* _REQUIREMENT_:
Entries follow. Give back exactly the lines starting at the one containing "synth.distinct_cells 52 \" and ending at the one containing "part / internal, W / switching [W]", and no other lines.

* _DATA EXCERPTS_:
--- config.mk ---
export PLATFORM = sky130hd
export DESIGN_NAME = ysyx_22041211_lsu_wb
export DESIGN_NICKNAME = d
export VERILOG_FILES = /design/src/rtl/ysyx_22041211_lsu_wb.sv
export SDC_FILE = /design/constraint.sdc
export NUM_CORES = 1
export LEC_CHECK = 0
export CORE_MARGIN = 10
export CORE_UTILIZATION = 42
export CTS_CLUSTER_SIZE = 24
export DETAILED_ROUTE_END_ITERATION = 10
export GPL_TIMING_DRIVEN = 0
export PLACE_DENSITY = 0.84
export SLEW_MARGIN = 0
export SYNTH_ARGS = -nofsm -noshare
export SYNTH_HDL_FRONTEND = slang
export SYNTH_SLANG_ARGS = --single-unit
--- constraint.sdc ---
create_clock -name clk -period 13.1 [get_ports clk]
set_input_delay 2.62 -clock clk [delete_from_list [all_inputs] [get_ports clk]]
set_output_delay 2.62 -clock clk [all_outputs]
set_load 0.02 [all_outputs]
--- src/rtl/ysyx_22041211_lsu_wb.sv ---
// Load/store and write-back stage. It handles one instruction at a time over a valid/ready
// memory bus, with byte-lane steering, misalignment trapping and a response timeout.
module ysyx_22041211_lsu_wb #(
    parameter int DATA_LEN = 32,
    parameter int ADDR_LEN = 32,
    parameter int TIMEOUT  = 255
) (
    input  logic                  clk,
    input  logic                  rst,
    input  logic                  exu_valid,
    output logic                  wb_ready_o,
    input  logic                  wd_i,
    input  logic [4:0]            wreg_i,
    input  logic [DATA_LEN-1:0]   alu_result_i,
    input  logic [DATA_LEN-1:0]   mem_wdata_i,
    input  logic [2:0]            load_type_i,
    input  logic [1:0]            store_type_i,
    input  logic [DATA_LEN-1:0]   csr_wdata_i,
    output logic                  mem_req_valid,
    input  logic                  mem_req_ready,
    output logic [ADDR_LEN-1:0]   mem_req_addr,
    output logic                  mem_req_wen,
    output logic [DATA_LEN-1:0]   mem_req_wdata,
    output logic [DATA_LEN/8-1:0] mem_req_wstrb,
    input  logic                  mem_rsp_valid,
    input  logic [DATA_LEN-1:0]   mem_rsp_rdata,
    input  logic                  mem_rsp_err,
    output logic                  wb_valid_o,
    output logic                  wd_o,
    output logic [4:0]            wreg_o,
    output logic [DATA_LEN-1:0]   wdata_o,
    output logic [DATA_LEN-1:0]   csr_wdata_o,
    output logic                  finish,
    output logic                  exc_o,
    output logic [1:0]            exc_cause_o
);
    localparam int STRB = DATA_LEN / 8;
    localparam logic [7:0] TO_LAST = 8'(TIMEOUT - 1);

    typedef enum logic [1:0] {IDLE, REQ, RSP, DONE} state_t;
    state_t state, state_nx;

    logic [7:0]          cnt;
    logic                wd_r;
    logic [4:0]          wreg_r;
    logic [DATA_LEN-1:0] alu_r, wdat_r, csr_r;
    logic [2:0]          ld_r;
    logic [1:0]          st_r;

    logic [1:0]          off_in;
    logic                mis_in, mem_in;
    logic [DATA_LEN-1:0] shifted, ext;
    logic [ADDR_LEN-1:0] addr_w;

    logic                cm_en, cm_wd;
    logic [4:0]          cm_wreg;
    logic [DATA_LEN-1:0] cm_data, cm_csr;
    logic [1:0]          cm_cause;

    assign off_in = alu_result_i[1:0];
    assign mis_in = ((load_type_i == 3'd2 || load_type_i == 3'd5 || store_type_i == 2'd2) && off_in == 2'd3)
                 || ((load_type_i == 3'd3 || store_type_i == 2'd3) && off_in != 2'd0);
    assign mem_in = (load_type_i != 3'd0) || (store_type_i != 2'd0);

    // Read data arrives as a full word; bring the addressed byte/half down to lane 0.
    assign shifted = mem_rsp_rdata >> {alu_r[1:0], 3'b000};
    always_comb begin
        ext = shifted;
        case (ld_r)
            3'd1:    ext = {{(DATA_LEN-8){shifted[7]}}, shifted[7:0]};
            3'd2:    ext = {{(DATA_LEN-16){shifted[15]}}, shifted[15:0]};
            3'd4:    ext = {{(DATA_LEN-8){1'b0}}, shifted[7:0]};
            3'd5:    ext = {{(DATA_LEN-16){1'b0}}, shifted[15:0]};
            default: ext = shifted;
        endcase
    end

    assign addr_w        = ADDR_LEN'(alu_r);
    assign mem_req_addr  = {addr_w[ADDR_LEN-1:2], 2'b00};
    assign mem_req_wdata = wdat_r << {alu_r[1:0], 3'b000};
    assign mem_req_wen   = (st_r != 2'd0);
    assign mem_req_valid = (state == REQ);

    always_comb begin
        mem_req_wstrb = '0;
        case (st_r)
            2'd1:    mem_req_wstrb = STRB'(4'b0001) << alu_r[1:0];
            2'd2:    mem_req_wstrb = STRB'(4'b0011) << alu_r[1:0];
            2'd3:    mem_req_wstrb = STRB'(4'b1111);
            default: mem_req_wstrb = '0;
        endcase
    end

    // The commit values are computed on the transition into DONE and registered there.
    always_comb begin
        state_nx = state;
        cm_en    = 1'b0;
        cm_wd    = 1'b0;
        cm_wreg  = wreg_r;
        cm_data  = alu_r;
        cm_csr   = csr_r;
        cm_cause = 2'd0;
        case (state)
            IDLE: if (exu_valid) begin
                cm_wreg = wreg_i;
                cm_data = alu_result_i;
                cm_csr  = csr_wdata_i;
                if (mis_in) begin
                    state_nx = DONE;
                    cm_en    = 1'b1;
                    cm_cause = 2'd1;
                end else if (mem_in) begin
                    state_nx = REQ;
                end else begin
                    state_nx = DONE;
                    cm_en    = 1'b1;
                    cm_wd    = wd_i;
                end
            end
            REQ: if (mem_req_ready) state_nx = RSP;
            RSP: begin
                if (mem_rsp_valid) begin
                    state_nx = DONE;
                    cm_en    = 1'b1;
                    cm_data  = (ld_r != 3'd0) ? ext : alu_r;
                    cm_wd    = wd_r & ~mem_rsp_err;
                    cm_cause = mem_rsp_err ? 2'd2 : 2'd0;
                end else if (TIMEOUT != 0 && cnt == TO_LAST) begin
                    state_nx = DONE;
                    cm_en    = 1'b1;
                    cm_cause = 2'd3;
                end
            end
            DONE: state_nx = IDLE;
            default: state_nx = IDLE;
        endcase
    end

    always_ff @(posedge clk or posedge rst) begin
        if (rst) state <= IDLE;
        else     state <= state_nx;
    end

    always_ff @(posedge clk or posedge rst) begin
        if (rst) begin
            cnt    <= '0;
            wd_r   <= 1'b0;
            wreg_r <= '0;
            alu_r  <= '0;
            wdat_r <= '0;
            csr_r  <= '0;
            ld_r   <= '0;
            st_r   <= '0;
        end else begin
            cnt <= (state == RSP && state_nx == RSP) ? cnt + 8'd1 : 8'd0;
            if (state == IDLE && exu_valid) begin
                wd_r   <= wd_i;
                wreg_r <= wreg_i;
                alu_r  <= alu_result_i;
                wdat_r <= mem_wdata_i;
                csr_r  <= csr_wdata_i;
                ld_r   <= load_type_i;
                st_r   <= store_type_i;
            end
        end
    end

    always_ff @(posedge clk or posedge rst) begin
        if (rst) begin
            wd_o        <= 1'b0;
            wreg_o      <= '0;
            wdata_o     <= '0;
            csr_wdata_o <= '0;
            exc_cause_o <= '0;
        end else if (cm_en) begin
            wd_o        <= cm_wd;
            wreg_o      <= cm_wreg;
            wdata_o     <= cm_data;
            csr_wdata_o <= cm_csr;
            exc_cause_o <= cm_cause;
        end
    end

    assign wb_ready_o = (state == IDLE);
    assign wb_valid_o = (state == DONE);
    assign finish     = (state == DONE);
    assign exc_o      = (state == DONE) && (exc_cause_o != 2'd0);
endmodule

==> flow_metrics.tcl <==
set metrics [dict create \
    nFillCells 1908 \
    power_density_mw_per_mm2 263 \
    hpwl_mm 26.7 \
    hp-start "csr_r[17]" \
    holdPathEnd "csr_r[17]" \
    io_buffers 288 \
    slew_headroom 0.440 \
    synth_seq_cells 189 \
    dr.pass1.iters 5 \
    totalWireLength_mm 35.0 \
    wl_per_cell_um 21.1 \
    min_path_type "flop to flop" \
    timing.rr.start "state[0]" \
    cts-htree-levels 4 \
    criticalPathCategory "flop to output pin" \
    run_status "finished, final reports clean" \
    synth_edf_count 0 \
    fp.dieArea_sq_mm 0.0293 \
    arrival_ns 3.57 \
    dr_total_vias 8957 \
    cp_max_fo 10 \
    synth.cell_area_sq_mm 0.00961 \
    gp_congestion 0.913 \
    die_y_um 171 \
    syn_inst 1043 \
    core_area_sq_mm 0.0226 \
    cts_setup_buffers 0 \
    fin_ws_ns 6.91 \
    area_growth_syn_to_layout_pct 40.7 \
    r2r_end "exc_cause_o[0]" \
    ys_warn_count 0 \
    finalPower_w 0.00356 \
    clk-insertion-delay-late_ns 0.43 \
    initial_core_util 0.426 \
    cp-end-kind "output pin" \
    clock_skew_ns 0.0116 \
    rsz0062_at_grt "no" \
    setup_tns_ns 0 \
    synth.avg_cell_area_sq_um 9.21 \
    synthArstFlopShare 1.00 \
    hold_path_depth 2 \
    fmax_mhz 161 \
    clkTransAtPathRegs_ns 0.08 \
    ys_seq_area_frac 0.492 \
    pre_cts_ws_ns 7.38 \
    timing.final.crit_share 0.473 \
    slew_violations 0 \
    cap_violations 0 \
    worst_ir_drop_vdd_uv 207 \
    grt_pass1_wl_mm 52.0 \
    cts.path.max_buffers 2 \
    hold_buffers 0 \
    final_core_util 0.599 \
    numCtsBuffers 17 \
    grt_max_degree 99 \
    setup-violations-final 0 \
    hold_viol 0 \
    grt_pass1_vias 9002 \
    die_w_um 171 \
    cts_resized 0 \
    layout.nets 1503 \
    drc 0 \
    synth_ff_type "dfrtp_1" \
    via_per_inst 5.40 \
    drtIter0Drc 964 \
    ff2ff_setup_slack_ns 10.25 \
    overflow 0 \
    cts_tree "built" \
    synth.distinct_cells 52 \
    io_pins 291 \
    crit_required_ns 10.48 \
    worstMarginPinSlew_ns 0.839 \
    drive_gt1_frac 0.116 \
    final.min_clock_period_ns 6.19 \
    reg2reg_depth 6 \
    cp-start-kind "flop" \
    p_leak_nw 6.15 \
    rows 55 \
    grt_usage 0.231 \
    antenna_found_initial 10 \
    root_buffer "clkbuf_16" \
    drtAntennaViolNets 0 \
    cts.sinks 189 \
]
[routing by layer]
metal / up-vias / part of all wire / track usage
li1: 4095 / - / -
met1: 4313 / 0.40 / 0.278
met2: 473 / 0.46 / 0.373
met3: 70 / 0.10 / 0.0786
met4: 6 / 0.037 / 0.0934
met5: - / 0.0012 / 0
[report_power, final]
part / internal, W / switching [W]
combinational: 0.000892 / 0.00112
clock: 0.000262 / 0.000270
sequential: 0.000845 / 0.000168
total: 0.00200 / 0.00156
[synthesized netlist by cell type, types with 7 or more instances]
cell type | number | area (sq um)
nand2_1 | 352 | 1320
dfrtp_1 | 189 | 4730
mux2_2 | 71 | 800
nor2_1 | 52 | 195
mux2i_1 | 39 | 390
clkbuf_1 | 37 | 139
buf_4 | 33 | 248
o21ai_0 | 32 | 160
nor2b_1 | 29 | 181
a211oi_1 | 27 | 203
a21oi_1 | 20 | 100
a31oi_1 | 16 | 100
buf_2 | 15 | 75.1
and2_1 | 14 | 87.6
buf_1 | 13 | 48.8
o211ai_1 | 10 | 75.1
a221o_1 | 8 | 80.1
inv_1 | 8 | 30.0
or3_1 | 7 | 43.8
[registers in the layout, indices dropped and copies added, names as in the netlist, 2 cells and up]
name and count:
wdata_o 32, wreg_o 5, cnt 8, st_r 2, exc_cause_o 2, state 2, ld_r 3, wreg_r 5
wdat_r 32, csr_wdata_o 32, addr_w 32, csr_r 32
[cell usage in the layout (no fill, tap or decap), types with 6 or more instances in the layout]
cell type          n
mux2_2            71
ha_1               6
a31oi_1           16
nor2_1            52
buf_2             15
clkbuf_1          37
clkdlybuf4s50_1  288
dfrtp_1          189
nand2_1          352
clkbuf_16         17
a211oi_1          27
buf_1             13
mux2i_1           39
o211ai_1          10
buf_4             33
and2_1            14
a21oi_1           20
nor2b_1           29
a221o_1            8
inv_1              7
o21ai_0           32
diode_2            8
or3_1              7
nor3_1             6
[how the worst max path moves through the flow]
stage,from,to,depth (start not counted)
floorplan,rst,addr_w[0],1
global placement,rst,wdata_o[10],2
detailed placement,addr_w[0],mem_req_wstrb[3],7
CTS,addr_w[0],mem_req_wstrb[3],7
global route,addr_w[0],mem_req_wdata[28],7
finish,addr_w[0],mem_req_wdata[28],7
[stage by stage]
step                hold slack (ns)  area (sq um)  std cells
floorplan                     0.437          9610       1044
global placement              0.448         12900       1617
detailed placement            0.454         12900       1618
CTS                           0.474         13500       1650
global route                  0.498         13500       1654
finish                        0.469         13500       1658
[final cells by class]
| type | instances | area [sq um] | area share |
|---|---|---|---|
| multi-input combinational | 747 | 4320 | 0.320 |
| buffer | 100 | 533 | 0.0394 |
| timing repair buffer | 289 | 2910 | 0.215 |
| tap | 285 | 357 | 0.0264 |
| sequential | 189 | 4730 | 0.350 |
| clock inverter | 15 | 185 | 0.0137 |
| clock buffer | 17 | 425 | 0.0315 |
| inverter | 8 | 37.5 | 0.00278 |
| antenna | 8 | 20.0 | 0.00148 |
[critical path, stage by stage, from the launching register on]
cell             delay (ns)
dfrtp_1                0.32
clkbuf_1               0.33
buf_2                  0.35
buf_1                  0.60
clkbuf_1               0.56
a211oi_1               0.17
a21oi_1                0.18
clkdlybuf4s50_1        0.64
[kinds of logic (layout without fill, tap and decap cells)]
| logic type | Yosys count | after routing | synth area share |
|---|---|---|---|
| AO/OA/AOI/OAI | 140 | 140 | 0.0996 |
| multiplexers | 111 | 111 | 0.126 |
| other | 1 | 10 | 0.000390 |
| XOR/XNOR | 7 | 7 | 0.00638 |
| adder cells (fa/ha/maj) | 6 | 6 | 0.00781 |
| AND/OR/NAND/NOR | 481 | 481 | 0.209 |
| buffers and inverters | 108 | 429 | 0.0586 |
| flip-flops | 189 | 189 | 0.492 |
Power figures use the tool's default switching activity.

* _SOLUTION TO THIS PROBLEM_:
    synth.distinct_cells 52 \
    io_pins 291 \
    crit_required_ns 10.48 \
    worstMarginPinSlew_ns 0.839 \
    drive_gt1_frac 0.116 \
    final.min_clock_period_ns 6.19 \
    reg2reg_depth 6 \
    cp-start-kind "flop" \
    p_leak_nw 6.15 \
    rows 55 \
    grt_usage 0.231 \
    antenna_found_initial 10 \
    root_buffer "clkbuf_16" \
    drtAntennaViolNets 0 \
    cts.sinks 189 \
]
[routing by layer]
metal / up-vias / part of all wire / track usage
li1: 4095 / - / -
met1: 4313 / 0.40 / 0.278
met2: 473 / 0.46 / 0.373
met3: 70 / 0.10 / 0.0786
met4: 6 / 0.037 / 0.0934
met5: - / 0.0012 / 0
[report_power, final]
part / internal, W / switching [W]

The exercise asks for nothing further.